This is an optimization exercise on Yosys and OpenROAD, whose aim is small area, a short achievable clock period and few clock cycles per item, not a production implementation.
The RTL was checked by simulation tests, not by an equivalence proof against the original design.
Power is estimated from default activity; no workload was simulated.

== job 101 ==
==> flow/design.v <==
module varint_unit (
  input             clk,
  input             rst,
  input             cmd_valid,
  output            cmd_ready,
  input      [7:0]  cmd_op,
  input      [63:0] cmd_arg,
  output            snk_valid,
  output     [7:0]  snk_data,
  input             snk_ready,
  input      [1:0]  snk_resp,
  output            src_req,
  input             src_ready,
  input      [7:0]  src_data,
  input      [1:0]  src_resp,
  output            rsp_valid,
  output     [3:0]  rsp_status,
  output     [63:0] rsp_res,
  output     [79:0] rsp_buf
);
  reg        st_enc;    
  reg        st_dec;    
  reg [9:1]  p;         
  reg [62:0] val;       
  wire idle = ~st_enc & ~st_dec;
  wire is_e = (cmd_op == 8'h00);
  wire is_b = (cmd_op == 8'h01);
  wire is_c = (cmd_op == 8'h02);
  wire is_d = (cmd_op == 8'h10);
  genvar g;
  wire [9:0] nz;    
  generate
    for (g = 0; g < 9; g = g + 1) begin : g_nz
      assign nz[g] = |cmd_arg[7*g +: 7];
    end
  endgenerate
  assign nz[9] = cmd_arg[63];
  wire [8:0] cont;
  assign cont[8] = nz[9];
  generate
    for (g = 7; g >= 0; g = g - 1) begin : g_cont
      assign cont[g] = cont[g+1] | nz[g+1];
    end
  endgenerate
  wire [3:0] alen = nz[9] ? 4'd10 : nz[8] ? 4'd9 : nz[7] ? 4'd8 : nz[6] ? 4'd7 :
                    nz[5] ? 4'd6  : nz[4] ? 4'd5 : nz[3] ? 4'd4 : nz[2] ? 4'd3 :
                    nz[1] ? 4'd2  : 4'd1;
  generate
    for (g = 0; g < 9; g = g + 1) begin : g_buf
      assign rsp_buf[8*g +: 7] = cmd_arg[7*g +: 7];
      assign rsp_buf[8*g + 7]  = cont[g];
    end
  endgenerate
  assign rsp_buf[79:72] = {7'd0, cmd_arg[63]};
  wire e_act = st_enc | (idle & cmd_valid & is_e);
  wire d_act = st_dec | (idle & cmd_valid & is_d);
  wire o_act = idle & cmd_valid & ~is_e & ~is_d;    
  assign cmd_ready = idle & (is_e ? snk_ready : is_d ? src_ready : 1'b1);
  wire [9:1] cv;
  assign cv[9] = 1'b0;
  generate
    for (g = 8; g >= 1; g = g - 1) begin : g_cv
      assign cv[g] = cv[g+1] | (|val[7*g +: 7]);
    end
  endgenerate
  reg [6:0] val_grp;
  integer i;
  always @(*) begin
    val_grp = 7'd0;
    for (i = 1; i <= 9; i = i + 1)
      val_grp = val_grp | ({7{p[i]}} & val[7*(i-1) +: 7]);
  end
  wire e_more = st_enc ? |(p & cv) : cont[0];
  assign snk_valid = e_act;
  assign snk_data  = st_enc ? {e_more, val_grp} : {cont[0], cmd_arg[6:0]};
  wire e_step = e_act & snk_ready;
  wire e_err  = snk_resp != 2'd0;
  wire e_done = e_step & (e_err | ~e_more);
  assign src_req = d_act;
  wire d_step = d_act & src_ready;
  wire d_err  = src_resp != 2'd0;
  wire d_last = st_dec & p[9];      
  wire d_done = d_step & (d_err | ~src_data[7] | d_last);
  wire illegal = o_act & ~is_b & ~is_c;
  wire err  = d_act ? d_err : e_err;
  wire err1 = d_act ? src_resp[1] : snk_resp[1];
  wire err_now = (d_act | e_act) & err;
  assign rsp_valid  = o_act | e_done | d_done;
  assign rsp_status = {1'b0,
                       illegal | (err_now & err1),
                       illegal | (err_now & err1) | (d_last & ~err & src_data[7]),
                       illegal | (err_now & ~err1)};
  wire [63:0] dec;
  assign dec[6:0] = st_dec ? val[6:0] : ({7{idle & cmd_valid & is_d}} & src_data[6:0]);
  generate
    for (g = 1; g < 9; g = g + 1) begin : g_dec
      wire lt = st_dec & (|p[9:g+1]);
      wire eq = st_dec & p[g];
      assign dec[7*g +: 7] = ({7{lt}} & val[7*g +: 7]) | ({7{eq}} & src_data[6:0]);
    end
  endgenerate
  assign dec[63] = d_last & src_data[0];
  wire [3:0] ecnt = {p[7] | p[8] | p[9],
                     p[3] | p[4] | p[5] | p[6],
                     p[1] | p[2] | p[5] | p[6] | p[9],
                     p[2] | p[4] | p[6] | p[8]};
  wire [3:0] cnt = st_enc ? ecnt : alen;
  assign rsp_res[63:4] = dec[63:4];
  assign rsp_res[3:0]  = d_act ? dec[3:0] : cnt;
  always @(posedge clk) begin
    if (rst) begin
      st_enc <= 1'b0;
      st_dec <= 1'b0;
    end else if (e_done | d_done) begin
      st_enc <= 1'b0;
      st_dec <= 1'b0;
    end else if (e_step) begin
      st_enc <= 1'b1;
    end else if (d_step) begin
      st_dec <= 1'b1;
    end
  end
  always @(posedge clk) begin
    if (idle) p <= 9'd1;
    else if (e_step | d_step) p <= {p[8:1], 1'b0};
  end
  always @(posedge clk) begin
    if (idle) begin
      val[62:7] <= {6'd0, cmd_arg[63:14]};
      val[6:0]  <= is_d ? src_data[6:0] : cmd_arg[13:7];
    end else if (st_dec & src_ready) begin
      for (i = 1; i < 9; i = i + 1)
        if (p[i]) val[7*i +: 7] <= src_data[6:0];
    end
  end
endmodule
export LEC_CHECK = 0
export CAP_MARGIN = 20
export CORE_MARGIN = 2
export CORE_UTILIZATION = 40
export SLEW_MARGIN = 20
create_clock -name core_clock -period 5.0 [get_ports {clk}]
standard.sh (not shown) runs the stock make flow with config.mk's settings and CLKGATE_MAP_FILE= SYNTH_SCRIPT=/design/flow/synth_recipe.tcl, a recipe that flattens the netlist after the stock synthesis.
==> flow/flow/run.sh <==
#!/bin/bash
# Standard synthesis and layout, with two changes:
#  - the combinational logic of the standard synthesis netlist is re-mapped
#    by ABC with a delay-driven script (flip-flops untouched), see remap.sh;
#  - the port buffers are the small, fast buf_1 (instead of the default pick,
#    a clkdlybuf4s50_1 delay cell).
set -euo pipefail
BUF="BUFFER_PORTS_ARGS=-buffer_cell sky130_fd_sc_hd__buf_1"
R=orfs/results/$FLOW_PLATFORM/varint_unit/base
bash standard.sh "$BUF" synth > 1_standard_synth.log 2>&1
cp $R/1_2_yosys.v 1_2_yosys.standard.v
export DONT_USE_CELLS="$(awk '/^export DONT_USE_CELLS/{f=1} f{print} f&&!/\\$/{exit}' $FLOW_HOME/platforms/$FLOW_PLATFORM/config.mk | grep -oE 'sky130_fd_sc_hd__[A-Za-z0-9_]+' | tr '\n' ' ')"
bash flow/remap.sh $PWD/1_2_yosys.standard.v $PWD/1_2_yosys.remap.v $PWD/flow/abc_delay.script > 2_remap.log 2>&1
cp 1_2_yosys.remap.v $R/1_2_yosys.v
rm -f $R/1_synth.odb $R/1_synth.sdc
bash standard.sh "$BUF" finish > 3_standard_finish.log 2>&1
==> flow/flow/abc_delay.script <==
strash
dch -f
map -D 900
topo
buffer -p
upsize -D 900
dnsize -D 900
==> flow/flow/remap.sh <==
#!/bin/bash
# Re-map the combinational logic of the standard synthesis netlist with a
# delay-driven ABC script. Flip-flops (and their instance names and cell
# types) are left exactly as the standard synthesis made them.
# usage: remap.sh IN.v OUT.v ABC_SCRIPT
set -euo pipefail
in=$1; out=$2; scr=$3
LIB=$FLOW_HOME/platforms/sky130hd/lib/sky130_fd_sc_hd__tt_025C_1v80.lib
seq=$(grep -oE 'sky130_fd_sc_hd__[a-z0-9_]+' "$in" | sort -u | grep -E '__(e?s?df|dl|sdf|edf|conb)' | tr '\n' ' ')
dontuse=""
for c in $DONT_USE_CELLS; do dontuse="$dontuse -dont_use $c"; done
printf 'set_driving_cell sky130_fd_sc_hd__buf_1\nset_load 5\n' > remap_abc.constr
cat > remap.ys <<EOT
read_liberty -ignore_miss_func $LIB
blackbox $seq
read_verilog $in
hierarchy -top $FLOW_TOP
flatten
opt_clean
techmap
opt -fast
abc -script $scr -liberty $LIB $dontuse -constr remap_abc.constr
opt_clean -purge
hilomap -singleton -hicell sky130_fd_sc_hd__conb_1 HI -locell sky130_fd_sc_hd__conb_1 LO
splitnets
rename -hide w:*.*
opt_clean -purge
stat -liberty $LIB
write_verilog -noattr -noexpr -nohex -nodec $out
EOT
yosys -s remap.ys
Testbench counts of job 101, summed over its fixed seeds: cycles 18,766, items 4,800.
Here is what was changed in the inputs of job 102 compared with job 101.
==> flow/flow/abc_delay.script <==
strash
dch -f
map -D 1000
topo
buffer -p
upsize -D 1000
dnsize -D 1000
[summary]
Of job 101 and job 102, job 102 shows the higher fraction of final layout cells with drive strength greater than 1, with job 101 below it.
Compare job 101 and job 102 | total routed wirelength higher: job 101
Launching element of the worst setup path: cmd_arg[61] -> job 102, st_dec -> job 101
Compared with job 101, job 102 shows a layout overhead on the synthesized area that is 1.1 points higher.
Job 102 vs job 101: least setup slack across all paths after layout up in job 102
#### Input delta (job 103 over job 102)
# job 102
export LEC_CHECK = 0
export CAP_MARGIN = 20
export CORE_MARGIN = 2
export CORE_UTILIZATION = 40
export SLEW_MARGIN = 20
create_clock -name core_clock -period 5.0 [get_ports {clk}]
# job 103
export LEC_CHECK = 0
export CAP_MARGIN = 20
export CORE_MARGIN = 2
export CORE_UTILIZATION = 40
export SETUP_SLACK_MARGIN = 2.0
export SLEW_MARGIN = 20
create_clock -name core_clock -period 5.0 [get_ports {clk}]
==> flow/flow/run.sh <==
#!/bin/bash
# Standard layout, but the port buffers are the small, fast buf_1 (instead of
# the default pick, a clkdlybuf4s50_1 delay cell), and timing repair only
# sizes and swaps gates (no new buffers).
set -euo pipefail
bash standard.sh "BUFFER_PORTS_ARGS=-buffer_cell sky130_fd_sc_hd__buf_1" \
  "SETUP_MOVE_SEQUENCE=unbuffer,sizeup,swap" finish > standard_flow.log 2>&1
removed: flow/flow/abc_delay.script
removed: flow/flow/remap.sh
Sequential share of layout area (lower): job 103
Job 103 vs. job 102: global-route usage saw a decrease, slack of the critical path down 0.12 ns, relative contribution of the clock network to total power went down by 2.1 points, average footprint of a synthesized cell shows an increase of 1.6 µm², total power density per cell area fell by about 8%.
Summary of job 103 over job 102: clock slew seen by the registers of the worst setup and hold paths now sits at about the same level, number of multi-input logic gates now sits lower.
--- input diff job 103..job 104 ---
# job 103
export LEC_CHECK = 0
export CAP_MARGIN = 20
export CORE_MARGIN = 2
export CORE_UTILIZATION = 40
export SETUP_SLACK_MARGIN = 2.0
export SLEW_MARGIN = 20
create_clock -name core_clock -period 5.0 [get_ports {clk}]
# job 104
export LEC_CHECK = 0
export CAP_MARGIN = 20
export CORE_MARGIN = 2
export CORE_UTILIZATION = 40
export SLEW_MARGIN = 20
create_clock -name core_clock -period 5.0 [get_ports {clk}]
==> flow/flow/run.sh <==
#!/bin/bash
# Standard layout, but the port buffers are the small, fast buf_1 (instead of
# the default pick, a clkdlybuf4s50_1 delay cell).
set -euo pipefail
bash standard.sh "BUFFER_PORTS_ARGS=-buffer_cell sky130_fd_sc_hd__buf_1" finish > standard_flow.log 2>&1
### Flow results
- Cell with the largest stage delay on the worst path = sky130_fd_sc_hd__or4_4: job 103; cell with the largest stage delay on the worst path = sky130_fd_sc_hd__nor4_2: job 104
- Diff job 103 -> job 104 | design area | down by a few percent
- Looking at shortest clock period the worst path allows after layout across job 103 and job 104, the one that comes out higher is job 104.
- Job 104 vs job 103: longest individual stage delay on the worst path up in job 104
- Final count of negative-setup-slack endpoints: job 104 vs job 103 identical
- Changes observed in job 104 relative to job 103: cell count higher; global-route usage -0.62 points; area growth from synthesis to final layout saw a decrease.
- Summary: with job 103 as the reference, total power draw in job 104 moved up slightly.
- The transition time of the tightest slew-check pin reported for job 104 is greater than that of job 103 by 0.050 ns.
- Comparing the two runs side by side, job 104 comes out behind job 103 on internal power.

port drivers added, routing unchanged:
The results above use ideal ports. As a check the final layouts listed here were re-extracted and re-timed, cells and wires unchanged. Step 1 (the two cells are an assumption about what drives the block):
set clk [get_ports {clk}]
set_driving_cell -lib_cell sky130_fd_sc_hd__clkbuf_16 $clk
set_driving_cell -lib_cell sky130_fd_sc_hd__buf_2 [delete_from_list [all_inputs] $clk]
Step 2 adds t to the input delays and takes it off the output delays; t is the mean of the earliest and latest rising clock arrival at the registers after step 1. Input paths then give back, and output paths get back, about the clock's delay inside the block. Slacks: ideal ports / drivers / drivers and shift; pairs: ideal ports / drivers.
| run | t, ns | setup slack, ns | worst hold slack (ns) |
|---|---|---|---|
| job 101 | 0.383 | 1.015 / 0.973 / 1.301 | 0.518 / 0.518 / 0.518 |
| job 102 | 0.385 | 1.093 / 1.071 / 1.071 | 0.498 / 0.498 / 0.498 |
| job 103 | 0.377 | 0.974 / 0.944 / 0.944 | 0.499 / 0.499 / 0.499 |
| job 104 | 0.384 | 0.671 / 0.652 / 0.652 | 0.498 / 0.498 / 0.498 |
After both steps setup and hold are still met in every run listed. The setup slack of job 103, which loses most, moves by -0.030 ns with the drivers and by -0.030 ns with both steps.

**What you should do**
Read the listing. Report every line that includes the word "fast".

**Answer to this exercise**
#  - the port buffers are the small, fast buf_1 (instead of the default pick,
opt -fast
# Standard layout, but the port buffers are the small, fast buf_1 (instead of
# Standard layout, but the port buffers are the small, fast buf_1 (instead of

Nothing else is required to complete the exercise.